В качестве примера можно привести работу УНКВД по Ленинградской области с оставленной на оккупированной территории агентурой. Всего на оседание в тылу вермахта с разведывательными и диверсионными целями было подготовлено 268 агентов, основная часть которых была сведена в 32 резидентуры численностью по 3–8 человек. Как правило, они не имели радиоаппаратуры, да и не умели с ней работать, а потому связь планировалось осуществлять исключительно с помощью посылаемых с обеих сторон фронта связников. Быстрое продвижение линии фронта на восток не позволило реализовать замысел в полном объеме, и большинство подготовленных агентов оказались эвакуированными в советский тыл. На оседание осталось не более 20 % от запланированной численности, а в Кингисеппском и Ораниенбаумском районах — немногим более 13 % работников. Из них часть была отселена из прифронтовой полосы уже немцами, а часть попала в трудовые или концентрационные лагеря. Особенно тяжело сказывался на агентурной сети выход из строя резидента, поскольку в этом случае с агентами, даже остававшимися на свободе и в местах плановой дислокации, связаться уже никак не удавалось. В итоге широкомасштабный замысел почти провалился, и оперативные пункты разведотделов УНКВД переключились на использование выходящей из тыла противника агентуры, но не стационарно, а прежде всего в качестве маршрутников. Однако постепенно положение стало налаживаться, в основном за счет повторной заброски выходящих агентов и использовании их для вербовки новых. Поскольку те не получали специальную подготовку, их разведывательная ценность была ограниченной, а уязвимость — высокой. Кроме того, отсутствие быстродействующей связи резко снижало значимость добываемой агентами информации о дислокации и перемещении войск противника. Новая агентура оказалась более полезной в решении вспомогательных задач по обеспечению действий начавших образовываться партизанских отрядов и в вопросах сбора общей информации. Через нее активно собирались данные о предателях, пособниках врага, карателях и участниках зверств, тем более, что они долго не устаревали и могли использоваться даже с учетом медленных каналов курьерской связи.
Перед разведорганами НКВД стояла еще одна, более серьезная задача: ведение наступательной контрразведки. Ввиду того, что германские спецслужбы являлись весьма опасным противником, контрразведывательные агенты готовились отдельно. П. А. Судоплатов вспоминал: “В самые кратчайшие сроки были отработаны основные варианты легендирования нашей агентуры для работы в тылу противника… Были разработаны пять основных вариантов внедрения в органы оккупационной администрации, в профашистские “добровольческие” формирования и в немецкие спецслужбы.

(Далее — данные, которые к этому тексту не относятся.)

$ cat config.mk
export PLATFORM = sky130hd
export DESIGN_NAME = dpc_config_regs
export DESIGN_NICKNAME = d
export VERILOG_FILES = /design/src/logic/dpc_pkg.sv /design/src/logic/dpc_clk_div.sv /design/src/logic/dpc_config_regs.sv
export VERILOG_INCLUDE_DIRS = /design/src /design/src/logic
export SDC_FILE = /design/constraint.sdc
export NUM_CORES = 1
export LEC_CHECK = 0
export ABC_AREA = 1
export BUFFER_PORTS_ARGS = -buffer_cell sky130_fd_sc_hd__buf_2
export CORE_ASPECT_RATIO = 1.1
export CORE_MARGIN = 2
export CORE_UTILIZATION = 40
export DETAILED_ROUTE_END_ITERATION = 8
export SYNTH_ARGS = -nofsm -noshare
export SYNTH_HDL_FRONTEND = slang
export SYNTH_SLANG_ARGS = --single-unit
export TNS_END_PERCENT = 30
$ cat constraint.sdc
create_clock -name clock -period 2.75 [get_ports clock]
set_clock_uncertainty 0.05 [all_clocks]
set_input_delay 0.4125 -clock clock [delete_from_list [all_inputs] [get_ports clock]]
set_output_delay 0.4125 -clock clock [all_outputs]
set_load 0.02 [all_outputs]
$ cat src/logic/dpc_map.svh
`ifndef DPC_MAP_SVH
`define DPC_MAP_SVH
`define DPC_ADDR_CFG1 8'h10
`define DPC_ADDR_FRAME 8'h11
`define DPC_CFG1_RST 8'h00
`define DPC_FRAME_RST 8'h00
`define DPC_BIT_AA 3
`define DPC_BIT_SRC 2
`define DPC_BIT_GAIN 1
`define DPC_BIT_BCLK 0
`define DPC_BIT_SEED 7
`define DPC_FMT_HI 5
`define DPC_FMT_LO 4
`define DPC_DIV_HI 3
`define DPC_DIV_LO 0
`define DPC_D16_BITS 5'h10
`define DPC_D24_BITS 5'h18
`define DPC_CRC_BITS 5'h06
`define DPC_CRC_SEED 6'h3F
`define DPC_CRC_POLY 6'h03
`endif

$ cat src/logic/dpc_pkg.sv
package dpc_pkg;
  typedef enum logic [1:0] {
    FMT_D16 = 2'b00,
    FMT_D16_CRC = 2'b01,
    FMT_D24 = 2'b10,
    FMT_D24_CRC = 2'b11
  } dpc_fmt_e;
  typedef enum logic {
    ST_IDLE = 1'b0,
    ST_SHIFT = 1'b1
  } dpc_state_e;
  typedef enum logic {
    ALIAS_MODE_FIRST = 1'b0,
    ALIAS_MODE_SECOND = 1'b1
  } dpc_alias_e;
  typedef struct packed {
    dpc_alias_e antialiasModeSel;
    logic serialOutPinSource;
    logic refGainCorrOn;
    logic bufferedClockOutOn;
  } dpc_dev_s;
  typedef struct packed {
    logic crcSeedMethod;
    dpc_fmt_e frameFmt;
    logic [3:0] dataClockDivSel;
  } dpc_frame_s;
endpackage
$ cat src/logic/dpc_clk_div.sv
`timescale 1ns/10ps
`include "dpc_map.svh"
module dpc_clk_div import dpc_pkg::*; #(
  parameter int SEL_W = 4
) (
  // Clock and reset
  input wire logic clock,
  input wire logic rst_b,
  input wire logic ce,
  // Control
  input wire logic run,
  input wire logic [SEL_W-1:0] divSel,
  // Outputs
  output logic dataClockOut,
  output logic fallTick
);
  localparam int CNT_W = (1 << SEL_W);
  logic [CNT_W-1:0] cnt_q, cnt_d;
  logic data_clock_out_q, data_clock_out_d;
  logic [CNT_W-1:0] halfLast;
  logic hit;

  always_comb begin
    halfLast = (CNT_W'(1) << divSel) - CNT_W'(1);
    hit = run && (cnt_q == halfLast);
    cnt_d = cnt_q;
    data_clock_out_d = data_clock_out_q;
    if (!run) begin
      cnt_d = '0;
      data_clock_out_d = 1'b0;
    end else if (hit) begin
      // Each code step doubles the half period [RULE9]
      cnt_d = '0;
      data_clock_out_d = !data_clock_out_q;
    end else begin
      cnt_d = cnt_q + CNT_W'(1);
    end
  end

  always_ff @(posedge clock or negedge rst_b) begin
    if (!rst_b) begin
      cnt_q <= '0;
      data_clock_out_q <= 1'b0;
    end else if (ce) begin
      cnt_q <= cnt_d;
      data_clock_out_q <= data_clock_out_d;
    end
  end

  assign dataClockOut = data_clock_out_q;
  assign fallTick = hit && data_clock_out_q;

  AST_DIV_ONE_HALF: assert property (@(posedge clock) disable iff (!rst_b || !ce) // [RULE9]
    (run && divSel == 4'h1 && $rose(data_clock_out_q)) |-> (run && divSel == 4'h1) [*1] ##0
      data_clock_out_q [*2] ##1 (!data_clock_out_q || !run))
    else $error("Divider code 1 half period is not two cycles");
endmodule

$ cat src/logic/dpc_config_regs.sv
`timescale 1ns/10ps
`include "dpc_map.svh"
// Functional notes
// RULE1 - Device setup bit 3 picks the first or second antialias mode.
// RULE2 - Bit 2 routes serial register data or data lane zero to the shared pin.
// RULE3 - Bit 1 turns reference gain correction on when set.
// RULE4 - Bit 0 lets the buffered clock out run; cleared it stays low.
// RULE5 - Upper four bits of device setup always read back zero.
// RULE6 - Seed method 0 reloads the CRC seed at each frame end.
// RULE7 - Seed method 1 keeps the previous frame CRC as the next seed.
// RULE8 - Frame code picks 16 or 24 data bits, optionally followed by 6 CRC bits.
// RULE9 - Divider code 0 is fastest; each increment halves the data clock.
// RULE10 - Device setup sits at 0x10 and both registers reset to zero.
// RULE11 - Frame, seed and divider changes apply only at the next frame start.
module dpc_config_regs import dpc_pkg::*; #(
  parameter int SAMPLE_W = 24,
  parameter logic [5:0] CRC_SEED = `DPC_CRC_SEED,
  parameter logic [5:0] CRC_POLY = `DPC_CRC_POLY
) (
  // Clock and reset
  input wire logic clock,
  input wire logic rst_b,
  input wire logic ce,
  // Register port from the serial core
  input wire logic [7:0] regAddr,
  input wire logic regWrEn,
  input wire logic [7:0] regWrData,
  input wire logic regRdEn,
  output logic [7:0] regRdData,
  // Conversion samples
  input wire logic [SAMPLE_W-1:0] sampleData,
  input wire logic sampleValid,
  output logic sampleReady,
  // Serial core data out
  input wire logic spiSerialOut,
  // Pins and mode levels
  output logic sharedSerialOutPin,
  output logic conversionDataLaneZero,
  output logic dataClockOut,
  output logic frameActive,
  output logic bufferedClockOut,
  output dpc_alias_e antialiasModeSel,
  output logic refGainCorrOn
);
  dpc_dev_s dev_q, dev_d;
  dpc_frame_s frm_q, frm_d;
  dpc_frame_s act_q, act_d;
  dpc_state_e st_q, st_d;
  logic [SAMPLE_W-1:0] shift_q, shift_d;
  logic [5:0] crc_q, crc_d;
  logic [4:0] bitCnt_q, bitCnt_d;
  logic lane_q, lane_d;
  logic pin_q, pin_d;
  logic bclk_q, bclk_d;
  logic [7:0] rd_q, rd_d;
  logic fallTick;
  logic [4:0] dataBits, totalBits;
  logic [5:0] crcNext;
  logic frameDone;

  function automatic logic [5:0] crcStep(input logic [5:0] c, input logic b);
    logic fb;
    fb = c[5] ^ b;
    crcStep = {c[4:0], 1'b0} ^ (fb ? CRC_POLY : 6'h00);
  endfunction

  // Register file
  always_comb begin
    dev_d = dev_q;
    frm_d = frm_q;
    rd_d = rd_q;
    if (regWrEn && regAddr == `DPC_ADDR_CFG1) begin
      // Reserved upper bits are not stored [RULE5]
      dev_d.antialiasModeSel = dpc_alias_e'(regWrData[`DPC_BIT_AA]); // [RULE1]
      dev_d.serialOutPinSource = regWrData[`DPC_BIT_SRC]; // [RULE2]
      dev_d.refGainCorrOn = regWrData[`DPC_BIT_GAIN]; // [RULE3]
      dev_d.bufferedClockOutOn = regWrData[`DPC_BIT_BCLK]; // [RULE4]
    end
    if (regWrEn && regAddr == `DPC_ADDR_FRAME) begin
      frm_d.crcSeedMethod = regWrData[`DPC_BIT_SEED];
      frm_d.frameFmt = dpc_fmt_e'(regWrData[`DPC_FMT_HI:`DPC_FMT_LO]); // [RULE8]
      frm_d.dataClockDivSel = regWrData[`DPC_DIV_HI:`DPC_DIV_LO]; // [RULE9]
    end
    if (regRdEn) begin
      case (regAddr)
        `DPC_ADDR_CFG1: rd_d = {4'h0, dev_q}; // [RULE5]
        `DPC_ADDR_FRAME: rd_d = {frm_q.crcSeedMethod, 1'b0, frm_q.frameFmt,
                                 frm_q.dataClockDivSel};
        default: rd_d = 8'h00;
      endcase
    end
  end

  always_ff @(posedge clock or negedge rst_b) begin
    if (!rst_b) begin
      dev_q <= dpc_dev_s'(4'(`DPC_CFG1_RST)); // [RULE10]
      frm_q <= dpc_frame_s'(7'(`DPC_FRAME_RST)); // [RULE10]
      rd_q <= 8'h00;
    end else if (ce) begin
      dev_q <= dev_d;
      frm_q <= frm_d;
      rd_q <= rd_d;
    end
  end

  dpc_clk_div #(
    .SEL_W(4)
  ) u_div (
    .clock(clock),
    .rst_b(rst_b),
    .ce(ce),
    .run(st_q == ST_SHIFT),
    .divSel(act_q.dataClockDivSel),
    .dataClockOut(dataClockOut),
    .fallTick(fallTick)
  );

  // Frame engine; bits change on the falling data clock so the host samples on the rise
  always_comb begin
    dataBits = act_q.frameFmt[1] ? `DPC_D24_BITS : `DPC_D16_BITS; // [RULE8]
    totalBits = dataBits + (act_q.frameFmt[0] ? `DPC_CRC_BITS : 5'h00); // [RULE8]
    crcNext = crcStep(crc_q, shift_q[SAMPLE_W-1]);
    frameDone = (st_q == ST_SHIFT) && fallTick && (bitCnt_q == totalBits - 5'h01);
    st_d = st_q;
    act_d = act_q;
    shift_d = shift_q;
    crc_d = crc_q;
    bitCnt_d = bitCnt_q;
    case (st_q)
      ST_IDLE: begin
        if (sampleValid) begin
          // Shadow copy keeps a running frame intact [RULE11]
          act_d = frm_q;
          st_d = ST_SHIFT;
          bitCnt_d = 5'h00;
          shift_d = frm_q.frameFmt[1] ? sampleData : {sampleData[SAMPLE_W-1:8], 8'h00};
        end
      end
      ST_SHIFT: begin
        if (fallTick) begin
          if (bitCnt_q < dataBits) begin
            crc_d = crcNext;
          end
          if (bitCnt_q == dataBits - 5'h01) begin
            shift_d = {crcNext, {(SAMPLE_W-6){1'b0}}};
          end else begin
            shift_d = {shift_q[SAMPLE_W-2:0], 1'b0};
          end
          bitCnt_d = bitCnt_q + 5'h01;
          if (frameDone) begin
            st_d = ST_IDLE;
            if (!act_q.crcSeedMethod) begin
              crc_d = CRC_SEED; // [RULE6]
            end
            // Otherwise the frame result carries into the next frame [RULE7]
          end
        end
      end
      default: st_d = ST_IDLE;
    endcase
    lane_d = (st_d == ST_SHIFT) ? shift_d[SAMPLE_W-1] : 1'b0;
    // Registered mux adds one cycle to either source on the shared pin
    pin_d = dev_q.serialOutPinSource ? lane_q : spiSerialOut; // [RULE2]
    bclk_d = dev_q.bufferedClockOutOn ? !bclk_q : 1'b0; // [RULE4]
  end

  always_ff @(posedge clock or negedge rst_b) begin
    if (!rst_b) begin
      st_q <= ST_IDLE;
      act_q <= dpc_frame_s'(7'(`DPC_FRAME_RST));
      shift_q <= '0;
      crc_q <= CRC_SEED;
      bitCnt_q <= 5'h00;
      lane_q <= 1'b0;
      pin_q <= 1'b0;
      bclk_q <= 1'b0;
    end else if (ce) begin
      st_q <= st_d;
      act_q <= act_d;
      shift_q <= shift_d;
      crc_q <= crc_d;
      bitCnt_q <= bitCnt_d;
      lane_q <= lane_d;
      pin_q <= pin_d;
      bclk_q <= bclk_d;
    end
  end

  assign regRdData = rd_q;
  assign sampleReady = (st_q == ST_IDLE);
  assign sharedSerialOutPin = pin_q;
  assign conversionDataLaneZero = lane_q;
  assign frameActive = (st_q == ST_SHIFT);
  assign bufferedClockOut = bclk_q;
  assign antialiasModeSel = dev_q.antialiasModeSel;
  assign refGainCorrOn = dev_q.refGainCorrOn;

  AST_RSVD_ZERO: assert property (@(posedge clock) disable iff (!rst_b || !ce) // [RULE5]
    (regRdEn && regAddr == `DPC_ADDR_CFG1) |=> (regRdData[7:4] == 4'h0))
    else $error("Reserved device setup bits read nonzero");
  AST_AA_WRITE: assert property (@(posedge clock) disable iff (!rst_b || !ce) // [RULE1]
    (regWrEn && regAddr == `DPC_ADDR_CFG1) |=>
      (antialiasModeSel == dpc_alias_e'($past(regWrData[3]))))
    else $error("Antialias mode does not follow write");
  AST_PIN_SOURCE: assert property (@(posedge clock) disable iff (!rst_b || !ce) // [RULE2]
    ##1 (sharedSerialOutPin == ($past(dev_q.serialOutPinSource) ?
      $past(conversionDataLaneZero) : $past(spiSerialOut))))
    else $error("Shared pin source wrong");
  AST_GAIN_WRITE: assert property (@(posedge clock) disable iff (!rst_b || !ce) // [RULE3]
    (regWrEn && regAddr == `DPC_ADDR_CFG1) ##1 !(regWrEn && regAddr == `DPC_ADDR_CFG1)
      |-> (refGainCorrOn == $past(regWrData[1])))
    else $error("Gain correction enable does not hold written value");
  AST_BCLK_OFF: assert property (@(posedge clock) disable iff (!rst_b || !ce) // [RULE4]
    !dev_q.bufferedClockOutOn |=> !bufferedClockOut)
    else $error("Buffered clock runs while disabled");
  AST_SEED_RELOAD: assert property (@(posedge clock) disable iff (!rst_b || !ce) // [RULE6]
    (frameDone && !act_q.crcSeedMethod) |=> (crc_q == CRC_SEED))
    else $error("CRC not reseeded at frame end");
  AST_SEED_KEEP: assert property (@(posedge clock) disable iff (!rst_b || !ce) // [RULE7]
    (frameDone && act_q.crcSeedMethod && act_q.frameFmt[0]) |=> $stable(crc_q))
    else $error("CRC reinitialised between frames");
  AST_FRAME_LEN16: assert property (@(posedge clock) disable iff (!rst_b || !ce) // [RULE8]
    ($rose(frameActive) && act_q.frameFmt == FMT_D16 && act_q.dataClockDivSel == 4'h0)
      |-> ##31 frameActive ##1 !frameActive)
    else $error("16-bit frame at fastest clock is not 32 cycles");
  AST_CFG_HOLD: assert property (@(posedge clock) disable iff (!rst_b || !ce) // [RULE11]
    (frameActive && $past(frameActive)) |-> $stable(act_q))
    else $error("Frame settings changed mid frame");
  AST_RESET_ZERO: assert property (@(posedge clock) disable iff (!rst_b || !ce) // [RULE10]
    $rose(rst_b) |-> (dev_q == 4'h0 && frm_q == 7'h00))
    else $error("Registers not zero after reset");
endmodule

==> results by group <==
GRT
  • Initial antenna violation count: 0
  • Total track usage: approximately a fifth
  • Pin count of the biggest net entering global routing: between 40 and 50
  • First-pass GRT wire length: a little under 20000 um
  • GRT overflow: 0
  • Vias in the first global route: 4194

Logic synthesis
  • Synthesized cell area: 4650 sq um
  • Mean Syn Cell Area: 6.96 sq um
  • Warnings, synthesis: 0
  • Yosys cell types: 33
  • Synth Net Count: 720
  • Register bit count reported by yosys: 81
  • Sequential area share after synthesis: 43.8%
  • Cells after Synth: 668

CTS
  • Clk_lat worst skew: 330 ps
  • CTS clk-pin slew, worst paths: 60 ps
  • H-tree Lvls: 3
  • Clock Tree Buf Depth: 2
  • CTS tree: yes
  • CTS Buf Count: 9
  • Clock sinks: 81
  • Clock root buffer: clkbuf_16
  • Hold Buf Count CTS: 0

Placed design
  • Port Buffers: 60
  • DP Area: approximately 5200 sq um
  • GPL Wtd Cong: around 0.9
  • Post-DP HPWL: between 8000 and 9000 um

Worst setup path
  • CP startpoint: act_q[1]$_DFFE_PN0P_
  • Worst Setup End Kind: register
  • Buffers & Inverters on Critical Path: 0
  • Cell chain of the critical path: nor2_4 > nand2_1 > ha_1 > nand2_1 > nand2_1 > nor2_1 > nand2_1 > nor2_1 > nand2_1 > nor2_1 > nand2_1 > nor2_1 > nand4_1 > a21boi_0
  • CP max-delay cell: dfrtp_2
  • CP most frequent cell: nand2_1
  • Critical path class: register to register
  • Crit path DAT: ~2700 ps
  • Crit-path max cell delay: 450 ps
  • Critical Path RT: 2950 ps
  • Cell family with most CP delay: simple AND/OR/NAND/NOR gates
  • Critical-path maximum fanout: 6
  • Type of origin of the critical path: register
  • Reg2reg setup slack: 220 ps
  • Worst flop-to-flop path startpoint: act_q[1]$_DFFE_PN0P_

Power
  • PwrDens: 702 nW/um^2
  • P_leak: 2.88 nW
  • Peak VDD IR: 0.000442 V
  • Tot Pwr: around 3.9 mW

STA
  • Hold Vio Cnt, Final: 0
  • Hold slack: 31.7 ps
  • Final worst path period share: 91.9%
  • RSZ-0062 raised after global routing: yes
  • Fmax: 396 MHz
  • Final min period: 2530 ps
  • Final setup fails: 0
  • Slew Limit Fails: 0
  • Max transition margin: between 20% and 30%
  • Tightest Pin Transition: 1060 ps

Drt
  • DRT iter0 DRCs: 249
  • DR DRC count: 0
  • Final WL: 11400 um
  • Via density: between 4 and 5
  • Vias post-DR: 4374
  • TritonRoute pass-1 iters: 4
  • Avg WL per Cell: 12.8 um
  • Post-route ant nets: 0

Finish
  • Nets: 787
  • Share of layout cells above drive strength 1: 15.5%
  • Post-route cell area: 5520 sq um
  • Fill count: 1171
  • Area Growth Syn to Fin: 18.8%
  • Ant. Diodes: 0

Floorplanning
  • Die Height: 117 um
  • I/O pins: 63
  • Standard-cell row count: 41
  • Initial Util: about two fifths
  • Die Wd: 107 um
  • Die area: 12500 sq um
  • Core Region: 11400 sq um

Run
  • Max Cap Viol: 0

Min path
  • Hold WC Path Type: primary input to asynchronous set/reset pin

Status
  • Status: complete, no violations
final timing paths:
path                                           endpoint  depth (start not counted)
max                                crc_q[0]$_DFFE_PN1P_                         14
min                                act_q[3]$_DFFE_PN0P_                          1
max reg2reg                        crc_q[0]$_DFFE_PN1P_                         14
min reg2reg                bufferedClockOut$_DFFE_PN0P_                          1
max in group asynchronous          crc_q[4]$_DFFE_PN1P_                          2
min in group clock               shift_q[0]$_DFFE_PN0P_                          3
area by class of cell:
cell class / instances / area, sq um / share of cell area [%]
flip-flops and latches: 81 / 2040 / 36.9
inverters: 67 / 254 / 4.60
multi-input cells: 498 / 2270 / 41.1
clock buffers: 11 / 243 / 4.40
well taps: 150 / 188 / 3.40
clock inverters: 5 / 55.1 / 0.997
repair buffers: 78 / 474 / 8.59
flip-flops by register name, indices dropped and copies added (netlist names):
register / flops
shift_q: 24
u_div.dataClockOut: 1
antialiasModeSel: 1
frameActive: 1
bitCnt_q: 5
regRdData: 7
conversionDataLaneZero: 1
bufferedClockOut: 1
sharedSerialOutPin: 1
refGainCorrOn: 1
u_div.cnt_q: 16
dev_q: 2
frm_q: 7
crc_q: 6
act_q: 7
layout by cell type (no fill, tap or decap), types with 12 or more instances in the layout:
master	n
a21oi_1	30
buf_2	59
buf_4	15
dfrtp_1	74
inv_1	63
nand2_1	260
nand3_1	37
nor2_1	63
o21ai_0	33
o21ai_1	14
xor2_1	12
metrics by stage:
step                instances  utilization [%]  setup WS (ps)  TNS (ps)
floorplan                 668                -            368         0
global placement          873             45.6            124         0
detailed placement        873             45.6            120         0
CTS                       889             48.2           91.2         0
global route              890             48.5          -10.3     -22.8
finish                    890             48.5            223         0
cells by family after synthesis:
logic type / count (synthesis) / share of synthesized area, %
simple gates: 385 / 33.5
buf+inv: 89 / 7.62
compound gates: 90 / 10.4
mux: 3 / 0.646
fa+ha+maj: 5 / 1.35
xor+xnor: 14 / 2.64
other cells: 1 / 0.0807
flops: 81 / 43.8
routing by layer:
metal	GRT usage (%)	routed length, um
met5	0	0
met4	6.41	218
met3	3.54	400
met2	34.4	5700
met1	24.4	5080
power by group:
group          internal, mW  switching (mW)  total [mW]
combinational         0.429           0.725        1.15
clock                 0.725           0.468        1.19
sequential             1.36           0.164        1.53
total                  2.52            1.36        3.87
Yosys cell counts:
master	number	area share [%]
inv_1	63	5.1
conb_1	1	0.081
nand3_1	38	4.1
buf_4	2	0.32
nor2_1	64	5.2
nand2_2	1	0.13
ha_1	5	1.3
nand4_2	1	0.27
a21oi_1	30	3.2
inv_2	4	0.32
o211ai_1	1	0.16
nor2_2	3	0.40
dfstp_2	6	3.4
a21oi_2	1	0.19
xnor2_1	2	0.38
a21boi_1	4	0.65
nand4_1	5	0.67
o31ai_1	3	0.48
nor3b_1	2	0.32
xor2_1	12	2.3
a21boi_0	2	0.32
o21ai_0	34	3.7
nor2_4	1	0.24
or2_2	2	0.27
nor3_1	5	0.54
o22ai_1	2	0.27
nand2_1	260	21
buf_2	10	1.1
mux2i_1	3	0.65
nor4_1	3	0.40
o21ai_1	13	1.4
dfrtp_1	75	40
clkbuf_1	10	0.81
what timing repair did:
| action | in CTS | in global routing |
|---|---|---|
| buffers inserted | 0 | 1 |
| setup endpoints to repair | 0 | 49 |
| gates resized for setup | 0 | 10 |
(Power assumes the default switching activity.)
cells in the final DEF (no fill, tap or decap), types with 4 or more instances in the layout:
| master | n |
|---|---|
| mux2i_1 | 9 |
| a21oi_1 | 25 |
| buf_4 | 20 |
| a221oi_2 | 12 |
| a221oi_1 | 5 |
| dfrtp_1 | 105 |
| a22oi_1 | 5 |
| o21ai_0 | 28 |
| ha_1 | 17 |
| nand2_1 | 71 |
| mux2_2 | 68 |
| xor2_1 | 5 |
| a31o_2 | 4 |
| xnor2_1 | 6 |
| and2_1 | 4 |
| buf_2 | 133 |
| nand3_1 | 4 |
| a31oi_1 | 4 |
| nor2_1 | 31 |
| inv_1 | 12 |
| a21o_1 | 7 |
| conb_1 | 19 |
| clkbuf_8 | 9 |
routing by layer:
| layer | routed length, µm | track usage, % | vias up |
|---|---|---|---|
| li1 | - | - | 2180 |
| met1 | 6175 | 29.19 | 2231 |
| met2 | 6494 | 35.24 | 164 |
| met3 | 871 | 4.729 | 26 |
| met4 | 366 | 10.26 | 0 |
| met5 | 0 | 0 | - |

Первая легенда. К противнику попадает офицер Красной Армии, захваченный в ходе боевых столкновений.
Вторая. Немцы подбирают раненого советского солдата или офицера, которым не была оказана медицинская помощь.
Третья. Офицер или военнослужащий Красной Армии — дезертир — сдается немцам на передовой линии фронта.
Четвертая. Парашютист Красной Армии, сброшенный в тыл противника, добровольно сдается немецкому военному командованию.
Пятая. Беженец немецкого происхождения, “фольксдойче”, перешедший на оккупированную территорию через линию фронта, предлагает немцам свои услуги”[321]
.В арсенале разведки имелась еще одна группа легенд, основанная на переходе к немцам репрессированных за связь с внутрипартийной оппозицией бывших заключенных или пораженных в правах. Однако от нее пришлось отказаться, поскольку германские оккупационные власти, спецслужбы и прочие институты не желали иметь ничего общего с бывшими коммунистами, какое бы течение внутри партии они ни представляли. Значительно успешнее в дальнейшем срабатывали легенды, в основе которых лежало действительное или мнимое участие агента в войсках или учреждениях белых правительств или националистических организациях. Но подготовка такой агентуры требовала большего времени, поэтому в начальный период войны эта группа легенд почти не использовалась.